A brute-force approach might be to color every cell in the component, but that would violate the requirement to color only the borders. Thus, we need a way to:

  • Identify all cells that belong to the same component as (row, col)
  • Determine which of these are border cells
After identifying the border cells, we can safely color them with the new color.

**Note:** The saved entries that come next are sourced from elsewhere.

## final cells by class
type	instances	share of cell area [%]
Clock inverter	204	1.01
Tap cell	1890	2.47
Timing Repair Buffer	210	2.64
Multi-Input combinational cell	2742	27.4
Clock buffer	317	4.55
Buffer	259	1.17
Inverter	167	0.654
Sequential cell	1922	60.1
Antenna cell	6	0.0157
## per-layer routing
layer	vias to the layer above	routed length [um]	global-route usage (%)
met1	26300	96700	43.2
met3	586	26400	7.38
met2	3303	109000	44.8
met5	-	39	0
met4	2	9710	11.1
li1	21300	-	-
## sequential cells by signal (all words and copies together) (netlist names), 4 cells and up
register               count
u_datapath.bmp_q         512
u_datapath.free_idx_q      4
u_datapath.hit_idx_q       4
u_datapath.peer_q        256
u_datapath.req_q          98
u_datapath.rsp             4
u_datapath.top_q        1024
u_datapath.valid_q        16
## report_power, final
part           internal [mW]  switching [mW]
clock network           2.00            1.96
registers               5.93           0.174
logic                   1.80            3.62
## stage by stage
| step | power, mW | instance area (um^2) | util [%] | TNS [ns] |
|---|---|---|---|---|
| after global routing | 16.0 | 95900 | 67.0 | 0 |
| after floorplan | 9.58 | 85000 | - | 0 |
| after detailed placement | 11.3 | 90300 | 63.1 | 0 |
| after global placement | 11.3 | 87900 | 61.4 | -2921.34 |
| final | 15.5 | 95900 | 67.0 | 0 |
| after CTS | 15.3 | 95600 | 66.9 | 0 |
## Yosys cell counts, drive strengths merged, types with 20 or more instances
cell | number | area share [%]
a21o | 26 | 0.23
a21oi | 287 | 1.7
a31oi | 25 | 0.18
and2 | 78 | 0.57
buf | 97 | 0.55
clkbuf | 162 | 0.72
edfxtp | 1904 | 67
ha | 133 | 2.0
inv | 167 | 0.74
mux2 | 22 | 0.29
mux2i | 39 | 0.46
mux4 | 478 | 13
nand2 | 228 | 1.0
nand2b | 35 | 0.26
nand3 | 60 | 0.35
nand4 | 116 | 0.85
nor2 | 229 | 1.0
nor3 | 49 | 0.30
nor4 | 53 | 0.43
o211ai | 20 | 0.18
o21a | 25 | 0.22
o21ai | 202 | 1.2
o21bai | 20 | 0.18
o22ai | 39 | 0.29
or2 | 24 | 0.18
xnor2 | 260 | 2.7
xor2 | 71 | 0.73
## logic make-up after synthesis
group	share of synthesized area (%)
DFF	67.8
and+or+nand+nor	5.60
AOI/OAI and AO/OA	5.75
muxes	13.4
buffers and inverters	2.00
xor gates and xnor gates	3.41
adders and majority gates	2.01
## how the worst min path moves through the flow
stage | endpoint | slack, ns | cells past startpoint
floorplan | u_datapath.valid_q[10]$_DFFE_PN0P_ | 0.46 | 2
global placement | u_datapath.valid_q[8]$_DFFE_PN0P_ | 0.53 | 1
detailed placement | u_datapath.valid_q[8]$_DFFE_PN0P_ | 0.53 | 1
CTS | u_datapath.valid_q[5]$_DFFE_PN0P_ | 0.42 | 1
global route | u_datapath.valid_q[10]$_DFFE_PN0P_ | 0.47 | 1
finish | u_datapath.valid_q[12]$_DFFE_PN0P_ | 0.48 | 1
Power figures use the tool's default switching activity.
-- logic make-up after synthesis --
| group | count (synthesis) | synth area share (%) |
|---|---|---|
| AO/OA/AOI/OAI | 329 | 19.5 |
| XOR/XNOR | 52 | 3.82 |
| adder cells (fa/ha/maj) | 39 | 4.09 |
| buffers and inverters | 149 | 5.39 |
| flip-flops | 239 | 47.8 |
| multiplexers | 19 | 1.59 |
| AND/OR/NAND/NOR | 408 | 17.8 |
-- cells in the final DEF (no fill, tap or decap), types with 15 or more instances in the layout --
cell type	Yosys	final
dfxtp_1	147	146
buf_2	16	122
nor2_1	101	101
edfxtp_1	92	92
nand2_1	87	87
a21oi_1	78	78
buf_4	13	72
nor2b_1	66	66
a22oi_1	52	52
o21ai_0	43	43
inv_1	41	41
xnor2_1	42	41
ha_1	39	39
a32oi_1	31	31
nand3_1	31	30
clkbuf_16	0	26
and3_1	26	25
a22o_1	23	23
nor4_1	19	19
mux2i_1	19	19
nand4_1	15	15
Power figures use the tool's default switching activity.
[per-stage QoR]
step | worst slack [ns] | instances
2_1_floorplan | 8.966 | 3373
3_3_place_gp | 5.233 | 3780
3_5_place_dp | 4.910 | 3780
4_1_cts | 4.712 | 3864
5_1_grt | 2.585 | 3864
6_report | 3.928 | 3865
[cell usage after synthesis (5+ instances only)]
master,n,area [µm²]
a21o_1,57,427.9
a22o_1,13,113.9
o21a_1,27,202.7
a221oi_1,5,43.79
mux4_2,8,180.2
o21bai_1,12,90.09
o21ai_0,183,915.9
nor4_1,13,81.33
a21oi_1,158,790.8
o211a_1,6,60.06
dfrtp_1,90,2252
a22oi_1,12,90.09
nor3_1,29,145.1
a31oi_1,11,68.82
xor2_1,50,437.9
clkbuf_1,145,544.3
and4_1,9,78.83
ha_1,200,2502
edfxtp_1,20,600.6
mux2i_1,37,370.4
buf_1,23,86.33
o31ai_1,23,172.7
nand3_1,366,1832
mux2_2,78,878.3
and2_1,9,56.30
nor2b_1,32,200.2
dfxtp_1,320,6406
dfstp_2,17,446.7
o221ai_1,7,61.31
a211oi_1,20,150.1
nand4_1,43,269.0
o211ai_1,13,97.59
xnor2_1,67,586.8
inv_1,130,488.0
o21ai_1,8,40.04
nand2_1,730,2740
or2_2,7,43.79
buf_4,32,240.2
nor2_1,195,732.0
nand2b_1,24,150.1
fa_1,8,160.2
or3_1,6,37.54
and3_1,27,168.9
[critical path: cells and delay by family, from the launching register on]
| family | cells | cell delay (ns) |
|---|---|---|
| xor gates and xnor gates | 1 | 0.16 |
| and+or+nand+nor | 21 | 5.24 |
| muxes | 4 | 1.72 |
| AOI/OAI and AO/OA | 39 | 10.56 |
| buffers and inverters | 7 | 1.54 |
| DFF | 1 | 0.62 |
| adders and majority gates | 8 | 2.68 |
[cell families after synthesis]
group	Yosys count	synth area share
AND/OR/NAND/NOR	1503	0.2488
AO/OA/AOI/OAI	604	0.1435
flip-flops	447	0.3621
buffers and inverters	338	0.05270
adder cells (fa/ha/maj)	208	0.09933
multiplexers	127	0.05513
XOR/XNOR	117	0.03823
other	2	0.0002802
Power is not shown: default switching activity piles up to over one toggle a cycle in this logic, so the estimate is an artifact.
[config.mk]
export PLATFORM = sky130hd
export DESIGN_NAME = tlv_response_mac_extractor
export DESIGN_NICKNAME = d
export VERILOG_FILES = /design/src/rtl/tlvmac_pkg.sv /design/src/rtl/tlvmac_parse.sv /design/src/rtl/tlv_response_mac_extractor.sv
export SDC_FILE = /design/constraint.sdc
export NUM_CORES = 1
export LEC_CHECK = 0
export ABC_AREA = 0
export BUFFER_PORTS_ARGS = -buffer_cell sky130_fd_sc_hd__clkbuf_2
export CAP_MARGIN = 5
export CORE_ASPECT_RATIO = 0.75
export CORE_MARGIN = 5
export CORE_UTILIZATION = 35
export CTS_CLUSTER_DIAMETER = 120
export DETAILED_ROUTE_END_ITERATION = 16
export SLEW_MARGIN = 20
export SYNTH_ARGS = -nofsm -noshare
export SYNTH_HDL_FRONTEND = slang
export SYNTH_HIERARCHICAL = 1
export SYNTH_SLANG_ARGS = --single-unit
[constraint.sdc]
create_clock -name clk -period 11.8 [get_ports clk]
set_input_delay 2.36 -clock clk [delete_from_list [all_inputs] [get_ports clk]]
set_output_delay 2.36 -clock clk [all_outputs]
set_load 0.1 [all_outputs]
[src/rtl/tlvmac_pkg.sv]
// shared types and constants for the tlv response mac extractor
package tlvmac_pkg;

	typedef struct packed {
		logic        command;
		logic [7:0]  data_byte;
		logic        end_of_datagram;
		logic [31:0] source_node;
		logic [31:0] source_port;
	} in_item_t;

	typedef struct packed {
		logic [1:0]  status;
		logic [47:0] mac_address;
		logic [15:0] error_code;
	} out_item_t;

	// input command codes
	localparam logic CMD_BYTE  = 1'b0;
	localparam logic CMD_START = 1'b1;

	// result status codes
	localparam logic [1:0] STATUS_OK     = 2'd0;
	localparam logic [1:0] STATUS_ERR    = 2'd1;
	localparam logic [1:0] STATUS_WAIT   = 2'd2;
	localparam logic [1:0] STATUS_REJECT = 2'd3;

	// expected header bytes
	localparam logic [7:0] HDR_TYPE   = 8'h02;
	localparam logic [7:0] HDR_TXN_LO = 8'h01;
	localparam logic [7:0] HDR_TXN_HI = 8'h00;
	localparam logic [7:0] HDR_MSG_LO = 8'h5c;
	localparam logic [7:0] HDR_MSG_HI = 8'h00;
	localparam int         HDR_BYTES  = 7;

	// tlv codes
	localparam logic [7:0]  TLV_RESULT     = 8'h02;
	localparam logic [7:0]  TLV_MAC        = 8'h10;
	localparam logic [15:0] RESULT_LEN     = 16'd4;
	localparam logic [15:0] MAC_MIN_LEN    = 16'd7;
	localparam logic [7:0]  MAC_LEN_PREFIX = 8'h06;

endpackage

[src/rtl/tlvmac_parse.sv]
// byte-serial header check, tlv walk and accumulators
module tlvmac_parse import tlvmac_pkg::*; #(
	parameter int MAX_DATAGRAM_BYTES = 256
) (
	input  logic        clk,
	input  logic        arst_n,
	input  logic        step,
	input  in_item_t    item,
	input  logic [31:0] expected_node,
	input  logic [31:0] expected_port,
	output logic        res_valid,
	output out_item_t   res
);

	localparam int OFF_W = $clog2(MAX_DATAGRAM_BYTES + 1);
	localparam int CW    = 18;

	typedef enum logic [2:0] {
		PH_TYPE, PH_LEN_LO, PH_LEN_HI, PH_VALUE, PH_STOP
	} phase_t;

	typedef enum logic [1:0] {
		KIND_NONE, KIND_RESULT, KIND_MAC
	} kind_t;

	logic [OFF_W-1:0] offset_q, offset_n;
	logic             header_ok_q, header_ok_n;
	logic [16:0]      payload_end_q, payload_end_n;
	logic [7:0]       type_q, type_n;
	logic [15:0]      length_q, length_n;
	phase_t           phase_q, phase_n;
	logic [15:0]      vidx_q, vidx_n;
	kind_t            kind_q, kind_n;
	logic [47:0]      scratch_q, scratch_n;
	logic             pres_valid_q, pres_valid_n;
	logic [15:0]      pres_q, pres_n;
	logic             pmac_valid_q, pmac_valid_n;
	logic [47:0]      pmac_q, pmac_n;
	logic             have_res_q, have_res_n;
	logic [15:0]      err_q, err_n;
	logic             have_mac_q, have_mac_n;
	logic [47:0]      mac_q, mac_n;

	logic             fin;
	logic [7:0]       b;
	logic [CW-1:0]    o_x, pe_x;
	logic [2:0]       lane;
	logic [1:0]       status;

	assign fin = have_res_q && (err_q != 16'd0 || have_mac_q);
	assign b   = item.data_byte;

	always_comb begin
		offset_n      = offset_q;
		header_ok_n   = header_ok_q;
		payload_end_n = payload_end_q;
		type_n        = type_q;
		length_n      = length_q;
		phase_n       = phase_q;
		vidx_n        = vidx_q;
		kind_n        = kind_q;
		scratch_n     = scratch_q;
		pres_valid_n  = pres_valid_q;
		pres_n        = pres_q;
		pmac_valid_n  = pmac_valid_q;
		pmac_n        = pmac_q;
		have_res_n    = have_res_q;
		err_n         = err_q;
		have_mac_n    = have_mac_q;
		mac_n         = mac_q;
		o_x           = CW'(offset_q);
		pe_x          = CW'(payload_end_q);
		lane          = 3'd0;
		status        = STATUS_WAIT;
		res_valid     = 1'b0;

		if (step) begin
			if (item.command == CMD_START) begin
				offset_n     = '0;
				header_ok_n  = 1'b1;
				payload_end_n = '0;
				type_n       = '0;
				length_n     = '0;
				phase_n      = PH_TYPE;
				vidx_n       = '0;
				kind_n       = KIND_NONE;
				scratch_n    = '0;
				pres_valid_n = 1'b0;
				pres_n       = '0;
				pmac_valid_n = 1'b0;
				pmac_n       = '0;
				have_res_n   = 1'b0;
				err_n        = '0;
				have_mac_n   = 1'b0;
				mac_n        = '0;
			end else begin
				if (!fin) begin
					if (item.source_node != expected_node
						|| item.source_port != expected_port)
						header_ok_n = 1'b0;
					if (offset_q < OFF_W'(MAX_DATAGRAM_BYTES)) begin
						offset_n = offset_q + OFF_W'(1);
						if (offset_q < OFF_W'(HDR_BYTES)) begin
							case (offset_q[2:0])
								3'd0: if (b != HDR_TYPE) header_ok_n = 1'b0;
								3'd1: if (b != HDR_TXN_LO) header_ok_n = 1'b0;
								3'd2: if (b != HDR_TXN_HI) header_ok_n = 1'b0;
								3'd3: if (b != HDR_MSG_LO) header_ok_n = 1'b0;
								3'd4: if (b != HDR_MSG_HI) header_ok_n = 1'b0;
								3'd5: payload_end_n = {9'd0, b};
								3'd6: payload_end_n = 17'(HDR_BYTES) + {1'b0, b, payload_end_q[7:0]};
								default: ;
							endcase
						end else begin
							case (phase_q)
								PH_TYPE: begin
									if (o_x + CW'(3) > pe_x) begin
										phase_n = PH_STOP;
									end else begin
										type_n  = b;
										phase_n = PH_LEN_LO;
									end
								end
								PH_LEN_LO: begin
									length_n = {8'h00, b};
									phase_n  = PH_LEN_HI;
								end
								PH_LEN_HI: begin
									length_n = {b, length_q[7:0]};
									if (o_x + CW'(1) + CW'(length_n) > pe_x) begin
										phase_n = PH_STOP;
									end else begin
										vidx_n    = '0;
										scratch_n = '0;
										if (type_q == TLV_RESULT && length_n == RESULT_LEN)
											kind_n = KIND_RESULT;
										else if (type_q == TLV_MAC && length_n >= MAC_MIN_LEN)
											kind_n = KIND_MAC;
										else
											kind_n = KIND_NONE;
										phase_n = (length_n == 16'd0) ? PH_TYPE : PH_VALUE;
									end
								end
								PH_VALUE: begin
									if (kind_q == KIND_RESULT && vidx_q < 16'd4) begin
										lane = {1'b0, vidx_q[1:0]};
										scratch_n[{lane, 3'b000} +: 8] = b;
									end else if (kind_q == KIND_MAC) begin
										if (vidx_q == 16'd0) begin
											if (b != MAC_LEN_PREFIX)
												kind_n = KIND_NONE;
										end else if (vidx_q <= 16'd6) begin
											lane = vidx_q[2:0] - 3'd1;
											scratch_n[{lane, 3'b000} +: 8] = b;
										end
									end
									vidx_n = vidx_q + 16'd1;
									if ({1'b0, vidx_q} + 17'd1 >= {1'b0, length_q}) begin
										if (kind_n == KIND_RESULT) begin
											pres_valid_n = 1'b1;
											pres_n = (scratch_n[15:0] == 16'd0) ? 16'd0
												: scratch_n[31:16];
										end else if (kind_n == KIND_MAC) begin
											pmac_valid_n = 1'b1;
											pmac_n       = scratch_n;
										end
										phase_n = PH_TYPE;
									end
								end
								default: ;
							endcase
						end
					end
				end

				if (item.end_of_datagram) begin
					res_valid = 1'b1;
					if (fin) begin
						status = (err_q != 16'd0) ? STATUS_ERR : STATUS_OK;
					end else if (!header_ok_n || offset_n < OFF_W'(HDR_BYTES)
						|| CW'(payload_end_n) > CW'(offset_n)) begin
						status = STATUS_REJECT;
					end else begin
						if (pres_valid_n) begin
							have_res_n = 1'b1;
							err_n      = pres_n;
						end
						if (pmac_valid_n) begin
							have_mac_n = 1'b1;
							mac_n      = pmac_n;
						end
						if (have_res_n && err_n != 16'd0)
							status = STATUS_ERR;
						else if (have_res_n && have_mac_n)
							status = STATUS_OK;
						else
							status = STATUS_WAIT;
					end
					// next datagram starts clean
					offset_n      = '0;
					header_ok_n   = 1'b1;
					payload_end_n = '0;
					type_n        = '0;
					length_n      = '0;
					phase_n       = PH_TYPE;
					vidx_n        = '0;
					kind_n        = KIND_NONE;
					scratch_n     = '0;
					pres_valid_n  = 1'b0;
					pres_n        = '0;
					pmac_valid_n  = 1'b0;
					pmac_n        = '0;
				end
			end
		end

		res.status      = status;
		res.mac_address = mac_n;
		res.error_code  = (status == STATUS_ERR) ? err_n : 16'd0;
	end

	always_ff @(posedge clk or negedge arst_n) begin
		if (!arst_n) begin
			offset_q      <= '0;
			header_ok_q   <= 1'b1;
			payload_end_q <= '0;
			type_q        <= '0;
			length_q      <= '0;
			phase_q       <= PH_TYPE;
			vidx_q        <= '0;
			kind_q        <= KIND_NONE;
			scratch_q     <= '0;
			pres_valid_q  <= 1'b0;
			pres_q        <= '0;
			pmac_valid_q  <= 1'b0;
			pmac_q        <= '0;
			have_res_q    <= 1'b0;
			err_q         <= '0;
			have_mac_q    <= 1'b0;
			mac_q         <= '0;
		end else begin
			offset_q      <= offset_n;
			header_ok_q   <= header_ok_n;
			payload_end_q <= payload_end_n;
			type_q        <= type_n;
			length_q      <= length_n;
			phase_q       <= phase_n;
			vidx_q        <= vidx_n;
			kind_q        <= kind_n;
			scratch_q     <= scratch_n;
			pres_valid_q  <= pres_valid_n;
			pres_q        <= pres_n;
			pmac_valid_q  <= pmac_valid_n;
			pmac_q        <= pmac_n;
			have_res_q    <= have_res_n;
			err_q         <= err_n;
			have_mac_q    <= have_mac_n;
			mac_q         <= mac_n;
		end
	end

	// a finished request never falls back to unfinished without a start command
	a_fin_sticky: assert property (@(posedge clk) disable iff (!arst_n)
		fin && !(step && item.command == CMD_START) |=> fin)
		else $error("finished request lost its result");

	// a start command leaves the accumulators empty
	a_start_clears: assert property (@(posedge clk) disable iff (!arst_n)
		step && item.command == CMD_START |=> !have_res_q && !have_mac_q && mac_q == 48'd0)
		else $error("accumulators not cleared by start");

	// the byte offset never runs past the cap
	a_offset_cap: assert property (@(posedge clk) disable iff (!arst_n)
		offset_q <= OFF_W'(MAX_DATAGRAM_BYTES))
		else $error("byte offset beyond the cap");

endmodule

The challenge is to efficiently traverse the component, mark border cells, and avoid recoloring internal cells or cells outside the component. Using a visited matrix will help us avoid revisiting cells, and checking the four neighbors of each cell will help us decide if a cell is a border.

Solution Approach

We can solve this problem using Depth-First Search (DFS). Here's a step-by-step breakdown:

  1. Initialize:
    • Store the original color of the starting cell.
    • Create a visited matrix to keep track of cells we've already processed.
    • Maintain a list to collect border cells.
  2. DFS Traversal:
    • Start DFS from the given (row, col).
    • For each cell, mark it as visited.
    • For each of the four directions, check the neighbor:
      • If the neighbor is out of bounds or has a different color, mark the current cell as a border cell.
      • If the neighbor is within bounds and the same color, continue DFS if it hasn't been visited.
    • If the cell is a border, add it to the border list.
  3. Coloring:
    • After DFS, loop through all border cells and set their color to the given new color.
  4. Return:
    • Return the modified grid.

This approach ensures that only the border cells of the connected component are colored, and no cell is colored more than once. The use of a visited matrix ensures we do not revisit or recolor any cell.

Example Walkthrough

Let's consider the following example:

Input:
grid = [[1,1],[1,2]], row = 0, col = 0, color = 3

  1. The component connected to (0,0) consists of cells (0,0), (0,1), and (1,0), all with color 1.
  2. For each cell, check if it's a border:
    • (0,0): On the top and left edge of the grid → border
    • (0,1): On the top and right edge → border
    • (1,0): On the left edge, and its neighbor (1,1) is color 2 (different) → border
  3. All three cells are border cells. We color them with 3.
  4. Result:
    [[3,3],[3,2]]

The solution only colors the border cells, leaving any non-component or internal cells unchanged.

Time and Space Complexity

Brute-force approach:
If we tried to color every cell and then backtrack, the time and space complexity could be as high as O(m*n) for an m x n grid, with redundant work.

Optimized DFS approach:

  • Time Complexity: O(m*n) in the worst case, since we may visit every cell in the grid once (if the component covers the whole grid).
  • Space Complexity: O(m*n) for the visited matrix and, in the worst case, the recursion stack and border list.

These complexities are optimal, as we must at least visit every component cell to determine its border status.

Summary

The "Coloring A Border" problem is a twist on classic region-filling algorithms. The key insight is to use DFS to both identify the connected component and determine which of its cells are borders. By carefully marking visited cells and checking neighbors, we can efficiently collect and recolor only the required border cells. This approach is clean, avoids unnecessary coloring, and demonstrates how classic traversal techniques can be adapted to solve nuanced grid problems.